The answer must consist of each line below that contains the string "flow".

*** Block opens ***

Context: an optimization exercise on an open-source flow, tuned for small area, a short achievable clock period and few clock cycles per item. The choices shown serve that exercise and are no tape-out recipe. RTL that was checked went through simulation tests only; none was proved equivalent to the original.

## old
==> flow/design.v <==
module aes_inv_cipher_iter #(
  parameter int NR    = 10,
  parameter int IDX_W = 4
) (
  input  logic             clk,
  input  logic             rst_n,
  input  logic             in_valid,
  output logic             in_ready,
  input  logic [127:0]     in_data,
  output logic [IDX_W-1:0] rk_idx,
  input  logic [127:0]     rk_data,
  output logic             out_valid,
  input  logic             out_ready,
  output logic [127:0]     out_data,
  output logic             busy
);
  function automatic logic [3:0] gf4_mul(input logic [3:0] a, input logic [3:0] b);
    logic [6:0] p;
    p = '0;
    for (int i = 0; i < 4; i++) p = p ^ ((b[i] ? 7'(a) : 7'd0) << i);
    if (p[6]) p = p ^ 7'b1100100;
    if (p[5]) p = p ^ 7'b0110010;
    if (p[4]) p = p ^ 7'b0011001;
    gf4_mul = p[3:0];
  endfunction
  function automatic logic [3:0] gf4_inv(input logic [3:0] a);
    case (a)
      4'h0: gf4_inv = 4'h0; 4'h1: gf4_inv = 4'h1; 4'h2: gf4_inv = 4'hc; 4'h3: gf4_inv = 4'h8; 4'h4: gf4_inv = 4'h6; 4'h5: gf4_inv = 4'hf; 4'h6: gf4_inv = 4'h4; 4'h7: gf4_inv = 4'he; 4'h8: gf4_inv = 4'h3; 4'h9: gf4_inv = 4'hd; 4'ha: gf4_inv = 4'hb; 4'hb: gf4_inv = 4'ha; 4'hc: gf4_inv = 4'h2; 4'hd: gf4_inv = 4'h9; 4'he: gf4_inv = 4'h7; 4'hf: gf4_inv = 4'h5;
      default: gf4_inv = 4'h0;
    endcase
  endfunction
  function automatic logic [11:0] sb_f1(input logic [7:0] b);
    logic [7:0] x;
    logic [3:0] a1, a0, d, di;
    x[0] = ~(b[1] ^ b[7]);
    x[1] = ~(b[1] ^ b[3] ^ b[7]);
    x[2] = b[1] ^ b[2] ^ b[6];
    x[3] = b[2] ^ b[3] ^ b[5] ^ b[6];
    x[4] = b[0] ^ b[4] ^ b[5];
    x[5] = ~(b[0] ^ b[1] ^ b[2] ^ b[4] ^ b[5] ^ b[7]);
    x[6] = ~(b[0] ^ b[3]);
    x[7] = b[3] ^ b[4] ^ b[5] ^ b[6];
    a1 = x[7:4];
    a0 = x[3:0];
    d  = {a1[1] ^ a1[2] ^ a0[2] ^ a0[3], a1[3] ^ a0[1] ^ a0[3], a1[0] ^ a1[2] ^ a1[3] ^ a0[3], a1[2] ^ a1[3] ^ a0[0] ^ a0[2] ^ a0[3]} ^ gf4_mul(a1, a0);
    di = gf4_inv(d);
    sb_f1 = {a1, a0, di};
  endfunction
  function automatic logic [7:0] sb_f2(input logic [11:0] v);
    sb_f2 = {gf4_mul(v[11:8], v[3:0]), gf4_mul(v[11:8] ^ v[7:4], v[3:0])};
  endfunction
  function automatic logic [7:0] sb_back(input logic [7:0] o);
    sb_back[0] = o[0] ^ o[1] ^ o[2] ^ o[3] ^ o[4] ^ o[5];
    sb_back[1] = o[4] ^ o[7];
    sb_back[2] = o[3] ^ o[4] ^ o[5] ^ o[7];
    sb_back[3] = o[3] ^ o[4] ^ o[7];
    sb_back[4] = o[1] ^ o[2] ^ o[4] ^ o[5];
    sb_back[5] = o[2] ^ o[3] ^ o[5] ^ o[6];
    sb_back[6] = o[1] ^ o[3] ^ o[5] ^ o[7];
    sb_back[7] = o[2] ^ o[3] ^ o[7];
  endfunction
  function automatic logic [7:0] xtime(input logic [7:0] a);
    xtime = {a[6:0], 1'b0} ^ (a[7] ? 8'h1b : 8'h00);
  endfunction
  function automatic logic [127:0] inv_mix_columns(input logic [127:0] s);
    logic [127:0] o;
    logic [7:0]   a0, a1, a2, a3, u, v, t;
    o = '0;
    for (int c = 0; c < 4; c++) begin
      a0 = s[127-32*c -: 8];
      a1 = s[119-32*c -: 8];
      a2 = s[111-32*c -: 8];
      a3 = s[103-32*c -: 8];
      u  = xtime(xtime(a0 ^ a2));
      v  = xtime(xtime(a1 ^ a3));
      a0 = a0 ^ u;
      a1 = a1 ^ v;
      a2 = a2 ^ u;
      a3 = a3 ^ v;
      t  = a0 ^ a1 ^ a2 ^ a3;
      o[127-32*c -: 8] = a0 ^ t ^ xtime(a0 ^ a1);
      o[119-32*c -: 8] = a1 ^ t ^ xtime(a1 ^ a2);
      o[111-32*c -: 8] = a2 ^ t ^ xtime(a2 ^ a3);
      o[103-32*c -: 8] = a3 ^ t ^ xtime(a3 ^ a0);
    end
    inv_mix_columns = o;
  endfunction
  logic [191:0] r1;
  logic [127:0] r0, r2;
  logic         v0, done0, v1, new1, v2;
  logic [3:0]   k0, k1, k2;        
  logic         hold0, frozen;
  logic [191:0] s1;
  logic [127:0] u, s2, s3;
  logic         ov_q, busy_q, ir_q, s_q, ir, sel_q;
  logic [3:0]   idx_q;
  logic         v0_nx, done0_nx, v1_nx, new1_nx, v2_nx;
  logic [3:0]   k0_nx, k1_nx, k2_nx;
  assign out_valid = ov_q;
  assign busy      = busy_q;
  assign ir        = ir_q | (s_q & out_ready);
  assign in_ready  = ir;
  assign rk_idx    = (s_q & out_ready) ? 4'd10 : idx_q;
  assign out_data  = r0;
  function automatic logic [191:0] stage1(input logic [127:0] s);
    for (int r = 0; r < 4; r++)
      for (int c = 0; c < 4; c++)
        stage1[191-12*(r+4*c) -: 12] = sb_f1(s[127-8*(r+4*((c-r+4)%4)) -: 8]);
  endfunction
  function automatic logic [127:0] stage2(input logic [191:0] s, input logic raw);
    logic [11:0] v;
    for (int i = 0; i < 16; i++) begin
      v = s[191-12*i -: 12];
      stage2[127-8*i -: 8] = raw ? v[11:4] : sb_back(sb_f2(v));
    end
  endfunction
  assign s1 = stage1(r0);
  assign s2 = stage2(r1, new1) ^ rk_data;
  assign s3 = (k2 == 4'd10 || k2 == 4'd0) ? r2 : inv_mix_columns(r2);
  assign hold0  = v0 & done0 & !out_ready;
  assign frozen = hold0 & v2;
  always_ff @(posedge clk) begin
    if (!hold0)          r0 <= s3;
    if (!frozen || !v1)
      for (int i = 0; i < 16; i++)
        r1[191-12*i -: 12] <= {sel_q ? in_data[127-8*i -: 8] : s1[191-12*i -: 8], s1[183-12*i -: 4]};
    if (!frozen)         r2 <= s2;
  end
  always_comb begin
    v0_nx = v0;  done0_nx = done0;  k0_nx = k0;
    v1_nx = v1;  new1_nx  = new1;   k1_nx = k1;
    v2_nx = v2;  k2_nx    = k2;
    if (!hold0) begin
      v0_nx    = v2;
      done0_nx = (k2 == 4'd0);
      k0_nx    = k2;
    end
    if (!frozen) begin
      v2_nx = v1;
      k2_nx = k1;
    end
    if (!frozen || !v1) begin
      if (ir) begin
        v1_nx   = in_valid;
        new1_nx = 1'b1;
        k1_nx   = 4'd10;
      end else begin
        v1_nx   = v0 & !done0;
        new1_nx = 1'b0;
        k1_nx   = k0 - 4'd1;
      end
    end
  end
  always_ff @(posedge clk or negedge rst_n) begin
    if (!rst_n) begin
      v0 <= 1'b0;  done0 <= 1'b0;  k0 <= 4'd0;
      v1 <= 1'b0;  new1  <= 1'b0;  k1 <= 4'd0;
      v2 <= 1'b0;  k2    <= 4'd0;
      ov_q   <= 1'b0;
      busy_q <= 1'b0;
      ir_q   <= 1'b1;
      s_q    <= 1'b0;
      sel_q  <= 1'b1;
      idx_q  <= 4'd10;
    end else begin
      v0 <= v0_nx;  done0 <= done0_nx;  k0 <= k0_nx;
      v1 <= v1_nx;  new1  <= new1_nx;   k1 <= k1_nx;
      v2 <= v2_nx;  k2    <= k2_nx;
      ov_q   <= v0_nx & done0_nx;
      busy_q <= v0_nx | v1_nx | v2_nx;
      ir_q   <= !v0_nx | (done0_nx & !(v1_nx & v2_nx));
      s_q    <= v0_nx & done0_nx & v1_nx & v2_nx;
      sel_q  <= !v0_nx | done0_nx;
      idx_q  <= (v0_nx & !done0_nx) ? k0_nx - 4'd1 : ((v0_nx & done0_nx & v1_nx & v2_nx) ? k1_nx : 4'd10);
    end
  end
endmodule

*** Block closes ***

Task result >>
Context: an optimization exercise on an open-source flow, tuned for small area, a short achievable clock period and few clock cycles per item. The choices shown serve that exercise and are no tape-out recipe. RTL that was checked went through simulation tests only; none was proved equivalent to the original.
==> flow/design.v <==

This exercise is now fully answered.